# [Work item]
Retype, word for word, every line from the one holding "on unsupported opcode" through the one holding "S_T4 : S_FAULT;" in the entries below, both included, and only those lines.

# [Stored data]

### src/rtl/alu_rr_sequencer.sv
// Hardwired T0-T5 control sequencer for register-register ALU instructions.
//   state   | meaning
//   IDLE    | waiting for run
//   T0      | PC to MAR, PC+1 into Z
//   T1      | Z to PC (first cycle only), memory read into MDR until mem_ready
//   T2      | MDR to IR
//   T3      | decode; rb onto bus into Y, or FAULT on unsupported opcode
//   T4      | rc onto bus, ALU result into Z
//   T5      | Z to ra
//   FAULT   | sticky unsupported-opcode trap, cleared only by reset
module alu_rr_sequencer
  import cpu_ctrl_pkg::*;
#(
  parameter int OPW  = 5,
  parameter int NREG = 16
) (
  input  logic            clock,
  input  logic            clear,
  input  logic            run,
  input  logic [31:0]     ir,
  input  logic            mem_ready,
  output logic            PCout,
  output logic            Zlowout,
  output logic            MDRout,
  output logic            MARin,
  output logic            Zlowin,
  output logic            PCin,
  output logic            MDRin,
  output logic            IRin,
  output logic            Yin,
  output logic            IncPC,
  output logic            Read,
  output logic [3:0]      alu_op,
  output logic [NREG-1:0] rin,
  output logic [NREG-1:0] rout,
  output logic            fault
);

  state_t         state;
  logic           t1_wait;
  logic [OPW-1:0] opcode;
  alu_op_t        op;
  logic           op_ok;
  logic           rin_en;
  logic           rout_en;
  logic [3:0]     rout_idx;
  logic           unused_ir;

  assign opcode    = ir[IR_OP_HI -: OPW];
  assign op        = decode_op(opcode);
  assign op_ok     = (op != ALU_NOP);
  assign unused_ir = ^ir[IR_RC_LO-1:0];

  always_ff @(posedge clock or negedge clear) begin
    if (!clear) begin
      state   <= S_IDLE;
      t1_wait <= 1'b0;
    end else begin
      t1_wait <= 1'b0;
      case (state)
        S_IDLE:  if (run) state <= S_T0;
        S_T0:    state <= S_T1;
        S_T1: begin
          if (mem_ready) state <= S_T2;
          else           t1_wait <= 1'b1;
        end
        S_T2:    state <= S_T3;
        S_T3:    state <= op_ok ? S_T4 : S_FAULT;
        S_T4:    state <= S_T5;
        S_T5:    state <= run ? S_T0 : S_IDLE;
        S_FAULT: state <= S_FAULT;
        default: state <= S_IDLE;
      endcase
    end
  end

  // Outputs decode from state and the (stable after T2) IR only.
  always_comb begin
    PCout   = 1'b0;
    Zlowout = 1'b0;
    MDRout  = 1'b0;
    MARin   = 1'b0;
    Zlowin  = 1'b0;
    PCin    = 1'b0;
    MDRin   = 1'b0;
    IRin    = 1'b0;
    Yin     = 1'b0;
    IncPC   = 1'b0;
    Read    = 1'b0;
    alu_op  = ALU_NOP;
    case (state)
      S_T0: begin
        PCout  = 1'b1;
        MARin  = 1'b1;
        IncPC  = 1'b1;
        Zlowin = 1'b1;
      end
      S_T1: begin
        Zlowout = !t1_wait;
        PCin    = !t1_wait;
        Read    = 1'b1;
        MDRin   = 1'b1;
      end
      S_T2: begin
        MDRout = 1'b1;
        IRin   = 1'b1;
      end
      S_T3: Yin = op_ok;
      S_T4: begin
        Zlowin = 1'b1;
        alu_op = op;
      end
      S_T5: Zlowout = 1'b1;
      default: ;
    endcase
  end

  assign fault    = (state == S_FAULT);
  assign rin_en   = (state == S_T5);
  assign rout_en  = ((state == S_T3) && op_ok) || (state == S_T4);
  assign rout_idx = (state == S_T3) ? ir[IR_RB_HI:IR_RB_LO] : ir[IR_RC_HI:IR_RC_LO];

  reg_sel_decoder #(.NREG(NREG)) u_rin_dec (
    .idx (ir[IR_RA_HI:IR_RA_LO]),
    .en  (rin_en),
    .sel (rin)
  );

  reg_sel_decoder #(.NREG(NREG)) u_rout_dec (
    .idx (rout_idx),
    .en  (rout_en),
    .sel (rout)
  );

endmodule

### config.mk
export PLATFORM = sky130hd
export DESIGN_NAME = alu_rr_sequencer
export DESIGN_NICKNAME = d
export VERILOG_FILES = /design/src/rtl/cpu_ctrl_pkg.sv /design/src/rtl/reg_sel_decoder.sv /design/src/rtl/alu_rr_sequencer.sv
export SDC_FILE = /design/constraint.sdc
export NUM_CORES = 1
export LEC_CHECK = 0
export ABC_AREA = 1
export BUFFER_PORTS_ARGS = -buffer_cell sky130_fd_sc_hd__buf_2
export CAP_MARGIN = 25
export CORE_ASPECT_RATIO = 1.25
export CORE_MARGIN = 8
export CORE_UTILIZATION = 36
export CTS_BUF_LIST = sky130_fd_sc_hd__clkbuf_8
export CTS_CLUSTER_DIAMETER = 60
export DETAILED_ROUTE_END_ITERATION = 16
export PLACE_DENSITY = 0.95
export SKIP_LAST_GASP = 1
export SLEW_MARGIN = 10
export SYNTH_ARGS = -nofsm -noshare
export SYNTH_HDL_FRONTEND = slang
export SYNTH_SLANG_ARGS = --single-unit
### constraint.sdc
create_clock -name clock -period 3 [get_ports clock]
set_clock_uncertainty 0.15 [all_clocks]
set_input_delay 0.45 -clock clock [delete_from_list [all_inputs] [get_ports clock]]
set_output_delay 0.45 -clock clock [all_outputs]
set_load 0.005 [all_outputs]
==
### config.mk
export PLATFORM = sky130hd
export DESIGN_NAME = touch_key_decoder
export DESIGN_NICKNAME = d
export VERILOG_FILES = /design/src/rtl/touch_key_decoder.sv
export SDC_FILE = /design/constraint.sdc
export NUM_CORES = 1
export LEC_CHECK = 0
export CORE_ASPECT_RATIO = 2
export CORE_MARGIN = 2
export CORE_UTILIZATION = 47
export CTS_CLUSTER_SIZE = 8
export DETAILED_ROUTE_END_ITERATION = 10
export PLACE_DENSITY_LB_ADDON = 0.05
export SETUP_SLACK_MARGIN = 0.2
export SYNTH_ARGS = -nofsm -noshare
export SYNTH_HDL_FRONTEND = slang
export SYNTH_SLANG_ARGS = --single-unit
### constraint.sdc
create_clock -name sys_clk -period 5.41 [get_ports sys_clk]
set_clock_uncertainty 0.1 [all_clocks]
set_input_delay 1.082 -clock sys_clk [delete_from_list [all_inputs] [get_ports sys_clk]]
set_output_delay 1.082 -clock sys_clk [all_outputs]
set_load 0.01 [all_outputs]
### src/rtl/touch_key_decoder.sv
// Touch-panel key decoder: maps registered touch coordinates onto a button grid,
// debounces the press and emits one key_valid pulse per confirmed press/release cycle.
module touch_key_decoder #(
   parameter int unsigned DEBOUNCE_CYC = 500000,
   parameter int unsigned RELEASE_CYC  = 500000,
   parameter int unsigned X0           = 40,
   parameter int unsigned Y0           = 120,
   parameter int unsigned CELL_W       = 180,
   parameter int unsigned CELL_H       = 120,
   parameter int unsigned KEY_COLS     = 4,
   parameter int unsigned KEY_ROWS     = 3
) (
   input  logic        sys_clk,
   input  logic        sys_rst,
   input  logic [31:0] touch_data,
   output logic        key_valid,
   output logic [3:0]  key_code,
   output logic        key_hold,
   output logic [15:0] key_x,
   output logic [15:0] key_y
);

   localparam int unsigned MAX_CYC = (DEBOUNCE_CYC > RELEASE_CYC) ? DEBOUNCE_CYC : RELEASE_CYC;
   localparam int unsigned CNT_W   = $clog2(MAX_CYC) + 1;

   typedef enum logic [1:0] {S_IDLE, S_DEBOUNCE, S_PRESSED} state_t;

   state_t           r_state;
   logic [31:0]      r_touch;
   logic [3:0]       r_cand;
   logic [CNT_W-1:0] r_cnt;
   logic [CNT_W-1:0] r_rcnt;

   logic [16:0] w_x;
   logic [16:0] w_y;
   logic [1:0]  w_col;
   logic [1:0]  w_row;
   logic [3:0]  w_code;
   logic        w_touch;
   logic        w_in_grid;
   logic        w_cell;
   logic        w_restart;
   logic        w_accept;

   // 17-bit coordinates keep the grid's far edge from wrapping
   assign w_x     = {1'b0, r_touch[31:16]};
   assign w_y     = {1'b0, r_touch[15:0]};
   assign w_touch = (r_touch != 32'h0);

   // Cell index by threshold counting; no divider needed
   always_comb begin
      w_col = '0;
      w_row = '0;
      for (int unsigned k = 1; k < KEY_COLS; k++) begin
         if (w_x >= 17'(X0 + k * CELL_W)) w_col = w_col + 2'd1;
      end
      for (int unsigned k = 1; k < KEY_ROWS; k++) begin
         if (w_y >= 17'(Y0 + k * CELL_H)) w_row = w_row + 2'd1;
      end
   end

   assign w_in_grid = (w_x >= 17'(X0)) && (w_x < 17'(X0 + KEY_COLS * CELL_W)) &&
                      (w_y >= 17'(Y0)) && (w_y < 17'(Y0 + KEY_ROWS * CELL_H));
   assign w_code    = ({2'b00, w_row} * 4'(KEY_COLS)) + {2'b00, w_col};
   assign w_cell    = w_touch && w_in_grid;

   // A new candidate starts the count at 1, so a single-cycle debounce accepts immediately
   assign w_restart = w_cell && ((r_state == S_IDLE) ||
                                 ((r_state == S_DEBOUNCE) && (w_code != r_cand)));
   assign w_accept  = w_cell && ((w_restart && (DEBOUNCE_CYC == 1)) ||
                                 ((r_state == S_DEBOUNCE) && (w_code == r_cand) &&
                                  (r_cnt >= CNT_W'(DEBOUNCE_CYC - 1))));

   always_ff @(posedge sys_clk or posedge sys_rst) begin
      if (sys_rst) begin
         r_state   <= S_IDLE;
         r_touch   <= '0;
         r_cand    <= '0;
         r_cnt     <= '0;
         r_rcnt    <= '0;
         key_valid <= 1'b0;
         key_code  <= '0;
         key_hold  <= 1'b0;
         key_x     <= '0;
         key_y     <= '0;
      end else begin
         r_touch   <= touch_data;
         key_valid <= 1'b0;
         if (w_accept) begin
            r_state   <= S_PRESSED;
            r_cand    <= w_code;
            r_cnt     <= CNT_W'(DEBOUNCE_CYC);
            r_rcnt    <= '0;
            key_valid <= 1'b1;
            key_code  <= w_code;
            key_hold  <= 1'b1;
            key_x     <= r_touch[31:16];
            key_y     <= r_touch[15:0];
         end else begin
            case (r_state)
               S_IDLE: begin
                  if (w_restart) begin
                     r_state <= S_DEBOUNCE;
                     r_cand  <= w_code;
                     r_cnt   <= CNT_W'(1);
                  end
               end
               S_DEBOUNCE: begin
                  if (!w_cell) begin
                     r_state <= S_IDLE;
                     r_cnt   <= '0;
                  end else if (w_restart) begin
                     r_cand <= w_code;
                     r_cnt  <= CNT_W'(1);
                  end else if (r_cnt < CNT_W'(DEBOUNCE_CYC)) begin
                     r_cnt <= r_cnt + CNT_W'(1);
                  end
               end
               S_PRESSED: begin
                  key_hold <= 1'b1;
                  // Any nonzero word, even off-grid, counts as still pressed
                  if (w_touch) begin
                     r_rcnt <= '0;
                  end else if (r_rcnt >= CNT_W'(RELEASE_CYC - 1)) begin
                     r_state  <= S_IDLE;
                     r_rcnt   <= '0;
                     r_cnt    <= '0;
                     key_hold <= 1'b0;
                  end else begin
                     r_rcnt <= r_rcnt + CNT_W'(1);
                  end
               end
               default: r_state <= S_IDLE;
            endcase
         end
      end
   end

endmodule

# [Answer]
//   T3      | decode; rb onto bus into Y, or FAULT on unsupported opcode
//   T4      | rc onto bus, ALU result into Z
//   T5      | Z to ra
//   FAULT   | sticky unsupported-opcode trap, cleared only by reset
module alu_rr_sequencer
  import cpu_ctrl_pkg::*;
#(
  parameter int OPW  = 5,
  parameter int NREG = 16
) (
  input  logic            clock,
  input  logic            clear,
  input  logic            run,
  input  logic [31:0]     ir,
  input  logic            mem_ready,
  output logic            PCout,
  output logic            Zlowout,
  output logic            MDRout,
  output logic            MARin,
  output logic            Zlowin,
  output logic            PCin,
  output logic            MDRin,
  output logic            IRin,
  output logic            Yin,
  output logic            IncPC,
  output logic            Read,
  output logic [3:0]      alu_op,
  output logic [NREG-1:0] rin,
  output logic [NREG-1:0] rout,
  output logic            fault
);

  state_t         state;
  logic           t1_wait;
  logic [OPW-1:0] opcode;
  alu_op_t        op;
  logic           op_ok;
  logic           rin_en;
  logic           rout_en;
  logic [3:0]     rout_idx;
  logic           unused_ir;

  assign opcode    = ir[IR_OP_HI -: OPW];
  assign op        = decode_op(opcode);
  assign op_ok     = (op != ALU_NOP);
  assign unused_ir = ^ir[IR_RC_LO-1:0];

  always_ff @(posedge clock or negedge clear) begin
    if (!clear) begin
      state   <= S_IDLE;
      t1_wait <= 1'b0;
    end else begin
      t1_wait <= 1'b0;
      case (state)
        S_IDLE:  if (run) state <= S_T0;
        S_T0:    state <= S_T1;
        S_T1: begin
          if (mem_ready) state <= S_T2;
          else           t1_wait <= 1'b1;
        end
        S_T2:    state <= S_T3;
        S_T3:    state <= op_ok ? S_T4 : S_FAULT;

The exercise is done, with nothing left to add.